##### RECORDS SUPPLIED

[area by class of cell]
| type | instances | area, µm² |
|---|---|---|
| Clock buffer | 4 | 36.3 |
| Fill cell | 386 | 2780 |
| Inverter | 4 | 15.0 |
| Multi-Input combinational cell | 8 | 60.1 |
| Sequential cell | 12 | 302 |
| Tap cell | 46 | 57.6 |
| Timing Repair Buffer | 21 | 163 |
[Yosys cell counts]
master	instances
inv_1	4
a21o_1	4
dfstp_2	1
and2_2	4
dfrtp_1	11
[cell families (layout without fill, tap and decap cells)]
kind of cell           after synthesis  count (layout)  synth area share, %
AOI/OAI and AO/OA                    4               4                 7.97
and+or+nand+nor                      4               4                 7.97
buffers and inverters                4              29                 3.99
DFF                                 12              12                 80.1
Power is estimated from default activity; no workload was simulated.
==> flow/design.v <==
`timescale 1ns/100ps
module MEM_WB_Register (
    input wire clk,
    input wire reset,
    input wire RegWrite_in,
    input wire MemToReg_in,
    input wire [31:0] read_data_in,
    input wire [31:0] alu_result_in,
    input wire [4:0] rd_in,
    output reg RegWrite_out,
    output reg MemToReg_out,
    output reg [31:0] read_data_out,
    output reg [31:0] alu_result_out,
    output reg [4:0] rd_out
);
    always @(posedge clk) begin
        if (reset) begin
            RegWrite_out <= 1'b0;
            MemToReg_out <= 1'b0;
            read_data_out <= 32'b0;
            alu_result_out <= 32'b0;
            rd_out <= 5'b0;
        end else begin
            RegWrite_out <= RegWrite_in;
            MemToReg_out <= MemToReg_in;
            read_data_out <= read_data_in;
            alu_result_out <= alu_result_in;
            rd_out <= rd_in;
        end
    end
endmodule
==> flow/run.sh <==
#!/bin/bash
# OpenROAD 26Q1-2900-gdf79404cd8, Yosys 0.63+post, stock flow scripts
make -C /OpenROAD-flow-scripts/flow DESIGN_CONFIG=/design/flow/config.mk WORK_HOME=/design/flow/orfs finish
==> flow/config.mk <==
export PLATFORM = sky130hd
export DESIGN_NAME = MEM_WB_Register
export DESIGN_NICKNAME = MEM_WB_Register
export VERILOG_FILES = /design/flow/design.v
export SDC_FILE = /design/flow/constraint.sdc
export NUM_CORES = 4
export LEC_CHECK = 1
export CORE_UTILIZATION = 50
==> flow/constraint.sdc <==
current_design MEM_WB_Register

set clk_period 1.0
set clk_io_pct 0.2

create_clock -name clk0 -period $clk_period [get_ports {clk}]

set non_clock_inputs [all_inputs -no_clocks]
set_input_delay [expr $clk_period * $clk_io_pct] -clock clk0 $non_clock_inputs
set_output_delay [expr $clk_period * $clk_io_pct] -clock clk0 [all_outputs]
==> GITHUB_STEP_SUMMARY <==
## Implementation flow summary

| Metric | Value |
|---|---|
| Status | `aborted with a tool error` |
| Failing step | `detailed placement` |
| Stop err | `[ERROR DPL-0036] Detailed placement failed.` |
| Chip Area, Yosys | `0.00190 mm2` |
| Port bufs | `143` |
| Placer Congestion | `0.817` |
| Synth Seq Share | `0.748` |
| Ys Warns | `1` |
| Avg Inst Size Synth | `about 13 um2` |
| Cells in synth_stat.txt | `between 100 and 150` |
| Synthesized netlist cell count | `between 100 and 150` |
| Die Ht | `~64 um` |
| Mapped Area | `about 0.0019 mm2` |
| I/O pin cnt | `144` |
| Synth unique cells | `3` |
| FP Util | `0.519` |
| Row count | `22` |
| Die Wd | `roughly 64 um` |
| #FFs+latches synth | `about 71` |
==> cells by family after synthesis <==
family	count (synthesis)	share of synthesized area
buf+inv	7	0.0184
simple gates	71	0.234
flops	71	0.748
==> per-stage QoR <==
stage	area, um2	setup WS [ps]	hold WS (ps)
2_1_floorplan	1900	478	272
3_3_place_gp	3380	31.7	646
==> cell usage after synthesis <==
cell type,number,area (um2)
nor2b_1,71,444
dfxtp_1,71,1420
buf_2,7,35.0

##########

ABOUT THIS EXERCISE – Line count for "instances": state how many lines of the records contain it, and give only the number.

COMPLETED TASK – 2